Justiça do Rio: a TV Globo joga em casa; mas Kamel está derrotado pela história
Na praça Clóvis/Minha carteira foi batida/Tinha vinte e cinco cruzeiros/E o teu retrato…Vinte e cinco/Eu, francamente, achei barato/Pra me livrarem/Do meu atraso de vida(Paulo Vanzolini, “Praça Clóvis”)
Rodrigo
Vianna*
Um
advogado amigo costuma dizer: “no Rio, a Globo joga em casa”.
Hoje,
tivemos mais uma prova. Ano
passado, fui condenado em primeira instância, num processo movido
pelo diretor de Jornalismo da Globo, Ali Kamel. Importante dizer: a
juíza na primeira instância não me permitiu apresentar
testemunhas, laudos, coisa nenhuma. Acolheu na íntegra a
argumentação do diretor da Globo –
sem que eu tivesse sequer a chance de estar à frente da meritíssima
para esclarecer minhas posições.
Recorremos
ao Tribunal de Justiça, também no Rio. Antes
de discutir o mérito da ação,pedimos
que o TJ analisasse um “agravo retido” (espécie de recurso
prévio) que obrigasse a primeira instância a ouvir as
testemunhas de defesa e os especialistas de duas universidades que
gostaríamos de ver consultados na ação.
O
Tribunal, em decisão proferida nessa terça-feira (15/01), ignorou
quase integralmente nossa argumentação.
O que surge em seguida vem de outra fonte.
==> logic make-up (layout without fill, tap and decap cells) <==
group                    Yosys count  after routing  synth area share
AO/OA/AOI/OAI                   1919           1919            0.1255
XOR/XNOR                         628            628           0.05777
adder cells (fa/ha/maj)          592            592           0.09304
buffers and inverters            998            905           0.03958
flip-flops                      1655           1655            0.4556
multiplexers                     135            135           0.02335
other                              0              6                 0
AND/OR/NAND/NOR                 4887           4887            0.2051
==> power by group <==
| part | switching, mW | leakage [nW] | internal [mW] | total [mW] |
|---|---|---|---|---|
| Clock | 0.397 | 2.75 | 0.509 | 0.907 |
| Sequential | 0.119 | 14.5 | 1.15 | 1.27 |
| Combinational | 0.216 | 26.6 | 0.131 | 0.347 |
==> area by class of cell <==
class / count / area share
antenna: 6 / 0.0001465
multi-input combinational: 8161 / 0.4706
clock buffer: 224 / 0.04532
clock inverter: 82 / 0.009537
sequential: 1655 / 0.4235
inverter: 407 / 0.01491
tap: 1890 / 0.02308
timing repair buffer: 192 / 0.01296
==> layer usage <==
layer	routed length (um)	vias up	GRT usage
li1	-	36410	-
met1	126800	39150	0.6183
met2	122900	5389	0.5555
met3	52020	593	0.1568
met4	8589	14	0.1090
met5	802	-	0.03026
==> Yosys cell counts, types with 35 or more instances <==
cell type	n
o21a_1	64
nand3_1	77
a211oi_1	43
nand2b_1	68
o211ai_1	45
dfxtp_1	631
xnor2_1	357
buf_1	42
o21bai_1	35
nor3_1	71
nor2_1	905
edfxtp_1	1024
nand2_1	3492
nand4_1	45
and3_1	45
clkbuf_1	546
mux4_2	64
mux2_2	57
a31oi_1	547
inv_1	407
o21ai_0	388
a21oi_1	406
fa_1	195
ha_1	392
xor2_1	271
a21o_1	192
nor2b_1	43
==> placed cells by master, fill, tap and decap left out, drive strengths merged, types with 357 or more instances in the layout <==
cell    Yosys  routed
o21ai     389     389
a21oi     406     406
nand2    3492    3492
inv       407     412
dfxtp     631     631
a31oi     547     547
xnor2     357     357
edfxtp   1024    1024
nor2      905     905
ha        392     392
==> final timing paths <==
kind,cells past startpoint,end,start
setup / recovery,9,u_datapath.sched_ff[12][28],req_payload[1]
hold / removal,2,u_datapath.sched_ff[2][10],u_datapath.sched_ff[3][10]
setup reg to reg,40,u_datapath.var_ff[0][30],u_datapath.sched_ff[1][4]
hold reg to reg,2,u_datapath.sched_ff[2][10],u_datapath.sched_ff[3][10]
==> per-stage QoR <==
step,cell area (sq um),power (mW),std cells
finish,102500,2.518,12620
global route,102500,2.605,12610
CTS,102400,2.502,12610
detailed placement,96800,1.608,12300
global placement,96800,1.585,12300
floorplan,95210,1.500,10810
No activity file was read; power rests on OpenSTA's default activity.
Negou
o agravo e, no mérito, deu provimento apenas parcial à nossa
apelação – reduzindo o valor da indenização que a meritíssima
de primeira instância fixara em absurdos 50 mil reais. Ato contínuo,
certos blogs da direita midiática começaram a dar repercussão
à decisão. Claro! São todos fidelíssimos aos patrões e ao
diretor da Globo, na luta que estes travam contra outros jornalistas.